Investigating the mechanism of action of the synthetic peptide E-MP1 on bacterial and cancer cell membrane models by Molecular Dynamics simulations at equilibrium and constant pH

Abstract

This project proposes the investigation of the mechanism of action of the synthetic antimicrobial peptide E-MP1 on bacterial and cancer cell membrane models, using Molecular Dynamics (MD) simulations at equilibrium and constant pH. E-MP1 is a synthetic analogue of the Polybia-MP1 (MP1) peptide, obtained from the immune system of the wasp Polybia paulista, with potential antibiotic and antitumor therapeutic applications. The substitution of aspartic acid residues by glutamic acid in MP1 aims to increase the stability of intra-chain salt bridges and, consequently, the helical structure of the peptide, which influences its lytic action, especially in acidic microenvironments. MD simulations will be performed to compare the adsorption and folding of E-MP1 on model membranes, seeking to understand the influence of the mutation on the peptide-membrane interaction.

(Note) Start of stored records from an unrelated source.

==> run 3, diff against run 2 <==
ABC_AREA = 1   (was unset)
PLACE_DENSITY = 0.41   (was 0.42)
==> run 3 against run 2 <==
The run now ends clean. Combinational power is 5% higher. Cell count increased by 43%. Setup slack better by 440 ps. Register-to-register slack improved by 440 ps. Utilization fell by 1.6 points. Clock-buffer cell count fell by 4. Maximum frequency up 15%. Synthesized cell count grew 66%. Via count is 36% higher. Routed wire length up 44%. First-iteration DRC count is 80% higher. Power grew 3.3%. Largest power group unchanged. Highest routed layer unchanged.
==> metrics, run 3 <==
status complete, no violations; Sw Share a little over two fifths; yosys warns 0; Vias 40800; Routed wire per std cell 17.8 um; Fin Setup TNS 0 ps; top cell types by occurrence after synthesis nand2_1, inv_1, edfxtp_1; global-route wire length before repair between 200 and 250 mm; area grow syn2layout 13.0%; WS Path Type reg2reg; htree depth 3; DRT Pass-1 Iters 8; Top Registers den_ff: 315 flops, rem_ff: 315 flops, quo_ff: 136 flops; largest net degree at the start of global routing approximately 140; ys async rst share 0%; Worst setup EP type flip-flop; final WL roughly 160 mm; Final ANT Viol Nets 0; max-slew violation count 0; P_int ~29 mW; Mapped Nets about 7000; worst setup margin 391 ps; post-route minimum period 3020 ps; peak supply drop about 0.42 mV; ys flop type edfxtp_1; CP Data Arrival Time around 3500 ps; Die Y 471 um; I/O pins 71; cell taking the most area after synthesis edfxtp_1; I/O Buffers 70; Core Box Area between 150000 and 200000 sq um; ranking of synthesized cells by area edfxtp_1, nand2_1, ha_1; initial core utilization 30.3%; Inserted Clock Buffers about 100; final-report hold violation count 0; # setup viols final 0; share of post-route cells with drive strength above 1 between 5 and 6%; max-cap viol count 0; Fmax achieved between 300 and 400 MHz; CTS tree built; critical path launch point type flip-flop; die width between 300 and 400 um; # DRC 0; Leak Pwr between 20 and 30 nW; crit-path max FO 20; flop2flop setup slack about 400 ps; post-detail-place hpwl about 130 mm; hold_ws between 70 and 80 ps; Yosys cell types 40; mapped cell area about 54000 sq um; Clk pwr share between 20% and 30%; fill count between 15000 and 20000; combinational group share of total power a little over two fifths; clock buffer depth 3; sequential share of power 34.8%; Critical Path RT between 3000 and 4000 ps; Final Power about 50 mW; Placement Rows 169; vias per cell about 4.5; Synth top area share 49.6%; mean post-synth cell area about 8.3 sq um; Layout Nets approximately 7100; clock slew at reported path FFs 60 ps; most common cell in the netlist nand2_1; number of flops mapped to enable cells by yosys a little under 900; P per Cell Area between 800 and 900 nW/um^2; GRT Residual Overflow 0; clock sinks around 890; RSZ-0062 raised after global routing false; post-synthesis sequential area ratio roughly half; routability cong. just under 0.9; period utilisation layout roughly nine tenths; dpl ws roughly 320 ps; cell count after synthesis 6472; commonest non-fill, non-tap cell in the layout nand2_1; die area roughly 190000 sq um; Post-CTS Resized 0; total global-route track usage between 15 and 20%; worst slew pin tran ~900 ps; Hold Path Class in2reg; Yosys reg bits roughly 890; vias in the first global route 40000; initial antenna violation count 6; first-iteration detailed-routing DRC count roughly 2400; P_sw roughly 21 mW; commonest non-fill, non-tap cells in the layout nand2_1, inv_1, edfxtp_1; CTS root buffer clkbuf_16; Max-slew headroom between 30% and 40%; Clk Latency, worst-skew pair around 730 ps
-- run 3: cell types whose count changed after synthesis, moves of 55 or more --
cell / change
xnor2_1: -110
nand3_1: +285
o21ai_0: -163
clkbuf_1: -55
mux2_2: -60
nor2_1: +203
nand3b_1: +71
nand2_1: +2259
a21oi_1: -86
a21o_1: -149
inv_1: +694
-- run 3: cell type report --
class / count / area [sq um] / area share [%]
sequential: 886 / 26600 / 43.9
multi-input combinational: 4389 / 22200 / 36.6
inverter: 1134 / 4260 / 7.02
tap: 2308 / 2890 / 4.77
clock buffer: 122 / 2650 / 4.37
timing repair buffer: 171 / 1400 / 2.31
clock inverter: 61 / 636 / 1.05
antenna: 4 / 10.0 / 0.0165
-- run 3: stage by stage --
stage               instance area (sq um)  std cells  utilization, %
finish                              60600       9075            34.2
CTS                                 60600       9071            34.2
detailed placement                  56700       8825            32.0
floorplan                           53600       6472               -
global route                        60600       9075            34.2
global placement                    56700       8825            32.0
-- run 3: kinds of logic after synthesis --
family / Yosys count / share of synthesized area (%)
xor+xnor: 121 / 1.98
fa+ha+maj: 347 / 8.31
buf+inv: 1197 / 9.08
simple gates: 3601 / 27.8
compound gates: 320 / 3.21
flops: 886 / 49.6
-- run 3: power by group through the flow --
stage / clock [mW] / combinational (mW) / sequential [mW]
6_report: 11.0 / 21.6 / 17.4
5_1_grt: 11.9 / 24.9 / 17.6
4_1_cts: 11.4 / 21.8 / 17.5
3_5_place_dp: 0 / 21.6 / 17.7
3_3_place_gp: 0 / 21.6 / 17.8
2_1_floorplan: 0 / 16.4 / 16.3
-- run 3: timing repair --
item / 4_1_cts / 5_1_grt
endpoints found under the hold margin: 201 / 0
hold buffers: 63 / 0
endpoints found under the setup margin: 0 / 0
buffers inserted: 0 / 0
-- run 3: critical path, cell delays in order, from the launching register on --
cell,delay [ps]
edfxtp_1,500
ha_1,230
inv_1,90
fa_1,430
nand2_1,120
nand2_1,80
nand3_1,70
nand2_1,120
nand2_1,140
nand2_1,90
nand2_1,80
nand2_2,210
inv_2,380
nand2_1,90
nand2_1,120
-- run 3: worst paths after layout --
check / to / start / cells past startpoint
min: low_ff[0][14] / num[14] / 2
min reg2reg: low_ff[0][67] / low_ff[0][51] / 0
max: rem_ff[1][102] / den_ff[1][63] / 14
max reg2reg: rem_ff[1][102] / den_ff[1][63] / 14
==> src/sv/unshrink_lzw_decoder_defines.svh <==
// Assertion macros shared by the unshrink LZW decoder RTL.
// Depends on nothing; the using module must provide clk and rst_n.
`ifndef UNSHRINK_LZW_DECODER_DEFINES_SVH
`define UNSHRINK_LZW_DECODER_DEFINES_SVH
`ifndef ASSERT_OFF
`define ULZW_ASSERT(lbl, prop, msg) \
    lbl: assert property (@(posedge clk) disable iff (!rst_n) (prop)) else $error(msg);
`define ULZW_ASSERT_NEXT(lbl, ante, cons, msg) \
    lbl: assert property (@(posedge clk) disable iff (!rst_n) (ante) |=> (cons)) else $error(msg);
`else
`define ULZW_ASSERT(lbl, prop, msg)
`define ULZW_ASSERT_NEXT(lbl, ante, cons, msg)
`endif
`endif

==> src/sv/ulzw_pkg.sv <==
// Shared types and constants of the unshrink LZW decoder.
// Used by every module of the block; depends on nothing.
package ulzw_pkg;

    localparam int START_CODE_BITS = 9;
    localparam int FIRST_FREE      = 257;
    localparam int CODE_CLEAR      = 256;
    localparam int SUB_WIDEN       = 1;
    localparam int SUB_PCLEAR      = 2;
    localparam int BUF_W           = 32;
    localparam int HELD_W          = 6;
    localparam int FULL_HELD       = 24;
    localparam int CWID_W          = 4;

    localparam logic [15:0] FREE_MARK = 16'hFFFF;
    localparam logic [15:0] MARK_BIT  = 16'h8000;
    localparam logic [15:0] KEEP_MASK = 16'h7FFF;

    localparam logic CMD_PUSH = 1'b0;
    localparam logic CMD_PULL = 1'b1;

    typedef enum logic [2:0] {
        STAT_BYTE     = 3'd0,
        STAT_ACCEPTED = 3'd1,
        STAT_NEED     = 3'd2,
        STAT_REFUSED  = 3'd3,
        STAT_DONE     = 3'd4,
        STAT_CORRUPT  = 3'd5
    } status_t;

    typedef enum logic [1:0] {
        PH_FIRST  = 2'd0,
        PH_NORMAL = 2'd1,
        PH_SUB    = 2'd2
    } phase_t;

    typedef enum logic [4:0] {
        S_INIT, S_IDLE, S_CODE, S_WRD, S_WEV, S_FRD, S_FEV,
        S_P1RD, S_P1WR, S_P2RD, S_P2EV, S_P2WR, S_P3RD, S_P3WR,
        S_PRD, S_POP, S_OUT
    } state_t;

    typedef struct packed {
        logic push;
        logic take;
    } bb_ctl_t;

    typedef struct packed {
        logic pwe;
        logic swe;
    } dict_ctl_t;

endpackage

The formation of intra-chain salt bridges and the conformational space explored by the peptide in the process will also be analyzed. In addition, constant pH simulations (CpHMD) will be employed to investigate the protonation states of E-MP1 in different environments (in solution, in the presence of the lipid bilayer, and adsorbed to the bilayer), comparing the results with those obtained for MP1 in recent publications of our research group. The correlation between the results of the different simulations will be evaluated to determine the therapeutic potential of E-MP1. The obtained results will contribute to the understanding of the mechanisms of action of antimicrobial peptides on cell membranes, with potential application in the development of new therapies for bacterial infections and cancer. If E-MP1 proves promising in the simulations, the primary sequence will be forwarded for experimental testing in collaboration with partner research groups. This project is part of our group's research line, which uses computational methods to study the interaction of peptides with biological membranes, aiming at the development of new therapeutic molecules.